Distrust is a formal way of not trusting any one party too much in a situation of grave risk or deep doubt. It is commonly expressed in civics as a division or balance of powers, or in politics as means of validating treaty terms. Systems based on distrust simply divide the responsibility so that checks and balances can operate. The phrase "trust, but verify" refers specifically to distrust.
An electoral system inevitably is based on distrust, but not on mistrust. Parties compete in the system, but they do not compete to subvert the system itself, or gain bad faith advantage through it—if they do they are easily caught by the others. Much mistrust does exist between parties, and it is exactly this which motivates putting in place a formal system of distrust. Diplomatic protocol for instance, which applies between states, relies on such means as formal disapproval which in effect say "we do not trust that person". It also tends to rely on a strict etiquette—distrusting each person's habits to signal their intent, and instead relying on a global standard for behaviour in sensitive social settings.
Corporate governance relies on distrust insofar as the board is not to trust the reports it receives from management, but is empowered to investigate them, challenge them, and otherwise act on behalf of shareholders vs. managers. The fact that they rarely or never do so in most American companies is a sign that the distrust relationship has broken down—accounting scandals and calls for accounting reform are the inevitable result. It is precisely to avoid such larger crises of trust in "the system" that formal distrust measures are put in place to begin with.
A protocol as defined in computer science uses a more formal idea of distrust itself. Different parts of a system are not supposed to "trust" each other but rather perform specific assertions, requests and validations. Once these are passed, the responsibility for errors lies strictly with the receiving part of the system, not that which sent the original information. Applying this principle inside one program is called contract-based design.
Neuroeconomics explain how economists are attempting to understand why humans trust or distrust others by recording physiological measurements during trust experiments.[1] Economists conducted an experiment observing distrust through a trust game. Subjects were asked to anonymously donate various amounts of money to other anonymous subjects with no guarantee of receiving money in return. Various conditions were run of the experiment and after each decision, subjects' levels of the hormone dihydrotestosterone (DHT) were measured. The results of this experiment suggest men and women respond to distrust physiologically differently; a heightened level of the hormone DHT in men is associated with distrust. However, more research is needed in order to accurately state the correlation between the amount of DHT present in males and responses to distrust.
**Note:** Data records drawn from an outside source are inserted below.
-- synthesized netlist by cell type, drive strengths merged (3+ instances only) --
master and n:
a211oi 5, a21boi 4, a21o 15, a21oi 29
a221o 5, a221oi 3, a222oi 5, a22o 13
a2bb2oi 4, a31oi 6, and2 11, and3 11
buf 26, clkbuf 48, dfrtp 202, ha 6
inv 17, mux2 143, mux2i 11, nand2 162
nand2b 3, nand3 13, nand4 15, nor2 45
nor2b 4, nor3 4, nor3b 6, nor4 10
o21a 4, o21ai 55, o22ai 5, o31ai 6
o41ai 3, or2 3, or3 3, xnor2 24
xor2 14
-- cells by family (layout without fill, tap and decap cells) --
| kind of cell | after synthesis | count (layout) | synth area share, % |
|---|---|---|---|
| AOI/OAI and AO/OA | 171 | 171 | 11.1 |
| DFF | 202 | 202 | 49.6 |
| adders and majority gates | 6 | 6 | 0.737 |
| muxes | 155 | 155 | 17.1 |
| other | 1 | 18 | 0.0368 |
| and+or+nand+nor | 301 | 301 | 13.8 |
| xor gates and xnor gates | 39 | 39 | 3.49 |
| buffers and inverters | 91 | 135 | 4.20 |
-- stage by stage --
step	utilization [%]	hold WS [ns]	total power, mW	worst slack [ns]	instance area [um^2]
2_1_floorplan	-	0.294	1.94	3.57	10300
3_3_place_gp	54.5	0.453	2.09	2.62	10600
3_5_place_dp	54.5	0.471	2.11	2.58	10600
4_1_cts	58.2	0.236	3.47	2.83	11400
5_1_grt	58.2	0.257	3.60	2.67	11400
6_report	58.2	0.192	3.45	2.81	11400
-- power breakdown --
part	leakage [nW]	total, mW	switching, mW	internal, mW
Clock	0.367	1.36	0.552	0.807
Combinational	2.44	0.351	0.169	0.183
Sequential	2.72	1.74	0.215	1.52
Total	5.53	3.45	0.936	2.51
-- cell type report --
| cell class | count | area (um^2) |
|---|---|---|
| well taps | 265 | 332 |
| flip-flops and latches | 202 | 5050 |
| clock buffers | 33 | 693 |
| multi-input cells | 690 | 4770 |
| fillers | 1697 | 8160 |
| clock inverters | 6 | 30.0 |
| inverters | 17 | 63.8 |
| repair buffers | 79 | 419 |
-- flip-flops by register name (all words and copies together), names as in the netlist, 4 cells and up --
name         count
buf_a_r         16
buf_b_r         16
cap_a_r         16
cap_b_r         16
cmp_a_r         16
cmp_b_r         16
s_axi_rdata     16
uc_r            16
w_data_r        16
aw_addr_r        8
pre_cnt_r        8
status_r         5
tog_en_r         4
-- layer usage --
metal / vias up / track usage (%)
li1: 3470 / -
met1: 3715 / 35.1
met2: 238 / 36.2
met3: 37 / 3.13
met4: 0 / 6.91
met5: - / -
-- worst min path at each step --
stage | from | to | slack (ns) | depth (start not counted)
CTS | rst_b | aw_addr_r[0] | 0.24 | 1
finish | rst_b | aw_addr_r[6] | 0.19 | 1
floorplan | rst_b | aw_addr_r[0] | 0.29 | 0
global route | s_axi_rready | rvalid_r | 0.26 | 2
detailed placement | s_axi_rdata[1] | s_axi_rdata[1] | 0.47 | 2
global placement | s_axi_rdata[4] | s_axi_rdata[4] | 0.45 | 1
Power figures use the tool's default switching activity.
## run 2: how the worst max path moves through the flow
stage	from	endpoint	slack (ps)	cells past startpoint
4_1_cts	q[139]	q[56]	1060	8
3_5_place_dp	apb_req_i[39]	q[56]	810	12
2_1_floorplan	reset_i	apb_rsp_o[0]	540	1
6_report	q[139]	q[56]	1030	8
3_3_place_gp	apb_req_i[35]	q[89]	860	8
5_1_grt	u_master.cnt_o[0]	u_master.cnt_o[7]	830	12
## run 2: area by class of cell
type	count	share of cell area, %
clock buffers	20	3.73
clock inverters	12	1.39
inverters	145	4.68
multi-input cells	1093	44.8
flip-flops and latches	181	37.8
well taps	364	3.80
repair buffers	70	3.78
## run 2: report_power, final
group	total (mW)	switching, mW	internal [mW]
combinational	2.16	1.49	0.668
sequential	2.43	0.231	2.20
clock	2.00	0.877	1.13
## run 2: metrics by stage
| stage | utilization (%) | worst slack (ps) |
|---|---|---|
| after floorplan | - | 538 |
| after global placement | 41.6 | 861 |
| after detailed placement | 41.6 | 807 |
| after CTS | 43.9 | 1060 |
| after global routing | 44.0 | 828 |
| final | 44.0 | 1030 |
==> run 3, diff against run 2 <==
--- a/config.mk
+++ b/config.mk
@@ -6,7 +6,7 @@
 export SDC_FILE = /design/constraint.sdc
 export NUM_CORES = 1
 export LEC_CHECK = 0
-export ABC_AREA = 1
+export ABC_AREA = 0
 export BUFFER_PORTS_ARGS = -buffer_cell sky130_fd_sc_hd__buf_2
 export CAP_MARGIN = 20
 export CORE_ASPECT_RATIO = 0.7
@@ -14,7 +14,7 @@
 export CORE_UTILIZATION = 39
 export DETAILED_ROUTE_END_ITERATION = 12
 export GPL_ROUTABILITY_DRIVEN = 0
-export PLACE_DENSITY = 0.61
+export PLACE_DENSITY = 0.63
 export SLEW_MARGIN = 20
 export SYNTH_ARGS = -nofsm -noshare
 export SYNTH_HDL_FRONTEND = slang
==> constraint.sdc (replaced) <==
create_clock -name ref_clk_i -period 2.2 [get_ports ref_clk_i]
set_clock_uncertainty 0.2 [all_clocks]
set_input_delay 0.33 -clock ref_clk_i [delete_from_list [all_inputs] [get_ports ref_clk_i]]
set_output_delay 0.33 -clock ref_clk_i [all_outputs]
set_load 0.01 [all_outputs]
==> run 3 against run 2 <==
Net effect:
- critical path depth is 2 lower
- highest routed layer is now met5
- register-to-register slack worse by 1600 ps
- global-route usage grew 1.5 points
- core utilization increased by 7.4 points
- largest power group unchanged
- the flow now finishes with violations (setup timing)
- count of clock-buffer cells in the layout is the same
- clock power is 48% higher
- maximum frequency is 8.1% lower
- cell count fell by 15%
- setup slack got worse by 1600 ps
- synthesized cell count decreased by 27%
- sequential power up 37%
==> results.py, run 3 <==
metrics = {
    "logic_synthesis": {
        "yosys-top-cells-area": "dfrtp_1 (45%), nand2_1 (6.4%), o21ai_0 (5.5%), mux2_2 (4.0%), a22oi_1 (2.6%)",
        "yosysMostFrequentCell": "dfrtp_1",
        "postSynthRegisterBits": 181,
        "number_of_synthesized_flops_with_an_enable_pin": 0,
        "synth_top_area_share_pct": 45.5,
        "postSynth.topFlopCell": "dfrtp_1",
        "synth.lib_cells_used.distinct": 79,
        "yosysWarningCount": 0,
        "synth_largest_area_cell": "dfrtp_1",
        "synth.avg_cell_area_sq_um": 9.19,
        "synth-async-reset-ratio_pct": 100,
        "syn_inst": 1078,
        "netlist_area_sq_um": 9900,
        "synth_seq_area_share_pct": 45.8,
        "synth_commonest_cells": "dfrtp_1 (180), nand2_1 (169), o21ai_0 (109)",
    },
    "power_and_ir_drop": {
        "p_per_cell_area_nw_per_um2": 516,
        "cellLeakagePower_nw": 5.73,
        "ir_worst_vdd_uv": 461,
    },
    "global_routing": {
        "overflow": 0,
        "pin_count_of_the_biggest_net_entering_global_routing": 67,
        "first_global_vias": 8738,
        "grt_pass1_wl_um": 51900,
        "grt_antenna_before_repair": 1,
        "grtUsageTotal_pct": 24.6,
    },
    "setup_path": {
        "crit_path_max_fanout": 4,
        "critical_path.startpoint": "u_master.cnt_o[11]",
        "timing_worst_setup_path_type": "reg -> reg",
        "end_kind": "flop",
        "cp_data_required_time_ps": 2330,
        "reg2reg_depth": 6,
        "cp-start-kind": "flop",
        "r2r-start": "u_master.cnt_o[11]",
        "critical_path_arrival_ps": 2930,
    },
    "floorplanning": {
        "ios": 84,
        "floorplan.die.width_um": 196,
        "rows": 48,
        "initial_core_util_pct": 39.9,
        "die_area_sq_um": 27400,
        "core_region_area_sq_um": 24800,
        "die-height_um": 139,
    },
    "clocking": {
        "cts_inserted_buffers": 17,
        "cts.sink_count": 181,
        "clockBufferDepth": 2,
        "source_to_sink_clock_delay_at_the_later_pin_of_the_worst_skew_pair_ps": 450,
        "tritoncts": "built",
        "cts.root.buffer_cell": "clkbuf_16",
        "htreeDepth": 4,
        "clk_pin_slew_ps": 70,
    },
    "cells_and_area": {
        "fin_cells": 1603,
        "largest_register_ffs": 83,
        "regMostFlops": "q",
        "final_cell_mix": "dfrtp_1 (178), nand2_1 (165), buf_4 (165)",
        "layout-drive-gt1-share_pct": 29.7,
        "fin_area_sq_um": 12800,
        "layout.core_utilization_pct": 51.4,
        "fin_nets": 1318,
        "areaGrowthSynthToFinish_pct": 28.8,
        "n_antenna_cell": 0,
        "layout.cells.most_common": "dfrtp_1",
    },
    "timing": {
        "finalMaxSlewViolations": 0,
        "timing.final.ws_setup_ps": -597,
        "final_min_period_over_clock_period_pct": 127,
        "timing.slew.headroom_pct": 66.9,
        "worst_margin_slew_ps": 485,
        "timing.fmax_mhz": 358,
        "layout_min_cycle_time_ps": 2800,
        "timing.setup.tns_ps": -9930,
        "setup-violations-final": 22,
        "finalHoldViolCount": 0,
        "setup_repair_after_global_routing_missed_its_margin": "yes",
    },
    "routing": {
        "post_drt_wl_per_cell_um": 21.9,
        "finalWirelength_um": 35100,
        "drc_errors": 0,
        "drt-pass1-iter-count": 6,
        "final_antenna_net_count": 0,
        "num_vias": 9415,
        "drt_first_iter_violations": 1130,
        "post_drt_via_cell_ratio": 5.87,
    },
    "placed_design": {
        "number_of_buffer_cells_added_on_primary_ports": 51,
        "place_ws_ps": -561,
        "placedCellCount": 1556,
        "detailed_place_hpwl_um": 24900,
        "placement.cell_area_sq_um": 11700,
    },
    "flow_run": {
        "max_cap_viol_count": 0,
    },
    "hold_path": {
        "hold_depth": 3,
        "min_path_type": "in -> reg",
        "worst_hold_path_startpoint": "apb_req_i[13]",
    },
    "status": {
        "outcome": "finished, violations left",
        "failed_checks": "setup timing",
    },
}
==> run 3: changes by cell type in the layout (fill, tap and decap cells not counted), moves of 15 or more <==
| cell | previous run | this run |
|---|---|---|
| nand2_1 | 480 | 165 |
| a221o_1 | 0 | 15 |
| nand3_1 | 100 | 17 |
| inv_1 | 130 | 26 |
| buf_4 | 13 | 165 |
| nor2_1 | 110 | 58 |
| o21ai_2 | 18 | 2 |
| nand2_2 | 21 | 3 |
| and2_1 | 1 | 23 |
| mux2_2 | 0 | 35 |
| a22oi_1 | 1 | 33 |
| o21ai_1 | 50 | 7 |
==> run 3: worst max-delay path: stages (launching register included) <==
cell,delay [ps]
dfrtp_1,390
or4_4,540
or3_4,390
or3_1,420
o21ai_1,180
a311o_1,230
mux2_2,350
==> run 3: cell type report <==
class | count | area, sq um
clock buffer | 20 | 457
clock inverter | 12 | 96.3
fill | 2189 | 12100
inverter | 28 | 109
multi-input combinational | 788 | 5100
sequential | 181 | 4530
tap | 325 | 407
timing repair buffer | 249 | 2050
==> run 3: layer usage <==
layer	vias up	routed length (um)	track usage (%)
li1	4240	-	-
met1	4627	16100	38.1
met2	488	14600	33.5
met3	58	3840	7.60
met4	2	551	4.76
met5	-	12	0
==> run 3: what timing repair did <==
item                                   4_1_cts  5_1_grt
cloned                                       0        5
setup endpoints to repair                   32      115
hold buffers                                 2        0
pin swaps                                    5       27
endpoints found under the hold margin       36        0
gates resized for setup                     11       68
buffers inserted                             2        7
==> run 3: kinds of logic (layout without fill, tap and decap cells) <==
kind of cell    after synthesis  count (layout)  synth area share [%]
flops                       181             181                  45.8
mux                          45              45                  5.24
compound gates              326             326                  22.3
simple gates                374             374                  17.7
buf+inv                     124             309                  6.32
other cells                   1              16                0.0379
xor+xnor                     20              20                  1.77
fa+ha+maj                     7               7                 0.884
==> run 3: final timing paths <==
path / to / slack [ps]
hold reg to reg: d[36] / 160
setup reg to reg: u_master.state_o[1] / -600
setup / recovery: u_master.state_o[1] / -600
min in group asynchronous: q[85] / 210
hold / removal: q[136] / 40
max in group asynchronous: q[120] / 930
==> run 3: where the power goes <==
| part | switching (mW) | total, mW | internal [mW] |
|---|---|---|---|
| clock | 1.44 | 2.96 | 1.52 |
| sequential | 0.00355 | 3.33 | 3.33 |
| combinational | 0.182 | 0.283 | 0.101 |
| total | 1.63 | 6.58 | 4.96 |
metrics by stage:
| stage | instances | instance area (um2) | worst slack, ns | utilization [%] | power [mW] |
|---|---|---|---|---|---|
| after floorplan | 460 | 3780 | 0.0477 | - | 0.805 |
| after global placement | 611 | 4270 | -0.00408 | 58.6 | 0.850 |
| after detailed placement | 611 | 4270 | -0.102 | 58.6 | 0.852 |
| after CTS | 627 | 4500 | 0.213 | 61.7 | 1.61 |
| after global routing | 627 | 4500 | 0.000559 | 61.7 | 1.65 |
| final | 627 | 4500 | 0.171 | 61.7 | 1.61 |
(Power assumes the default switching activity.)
It has been argued that by supporting healthy suspicion and vigilance, distrust does not always have detrimental consequences and can be related to positive outcomes.[2] It has been shown to increase the speed and performance of individuals and groups[3] at certain tasks. It has been empirically shown that distrust increases performance in nonroutine (creative, unstructured) tasks while decreasing performance in routine (cooperative, structured) tasks.[4]
Research on high-risk settings such as oil platforms, investment banking, medical surgery, aircraft piloting and nuclear powerplants has related distrust to failure avoidance.[5] [6] When nonroutine strategies are needed, distrusting persons perform better, while when routine strategies are needed trusting persons perform better.[7] This research was extended to entrepreneurial firms by Gudmundsson and Lechner.[8] They argued that in entrepreneurial firms, the prospect of failure is ever present, resembling nonroutine situations in high-risk settings. They found that the firms of distrusting entrepreneurs were more likely to survive than the firms of optimistic or overconfident entrepreneurs, because the distrusting entrepreneurs would emphasize failure avoidance through sensible task selection, and more analysis.[9] Kets de Vries has pointed out that distrusting entrepreneurs are more alert about their external environment.[10] Thus, distrusting entrepreneurs are less likely to discount negative events, and are more likely to engage control mechanisms.[8] [11] [10] [12] Thus, according to Gudmundsson and Lechner distrust leads to higher precaution and therefore increases chances of entrepreneurial firm survival.[8]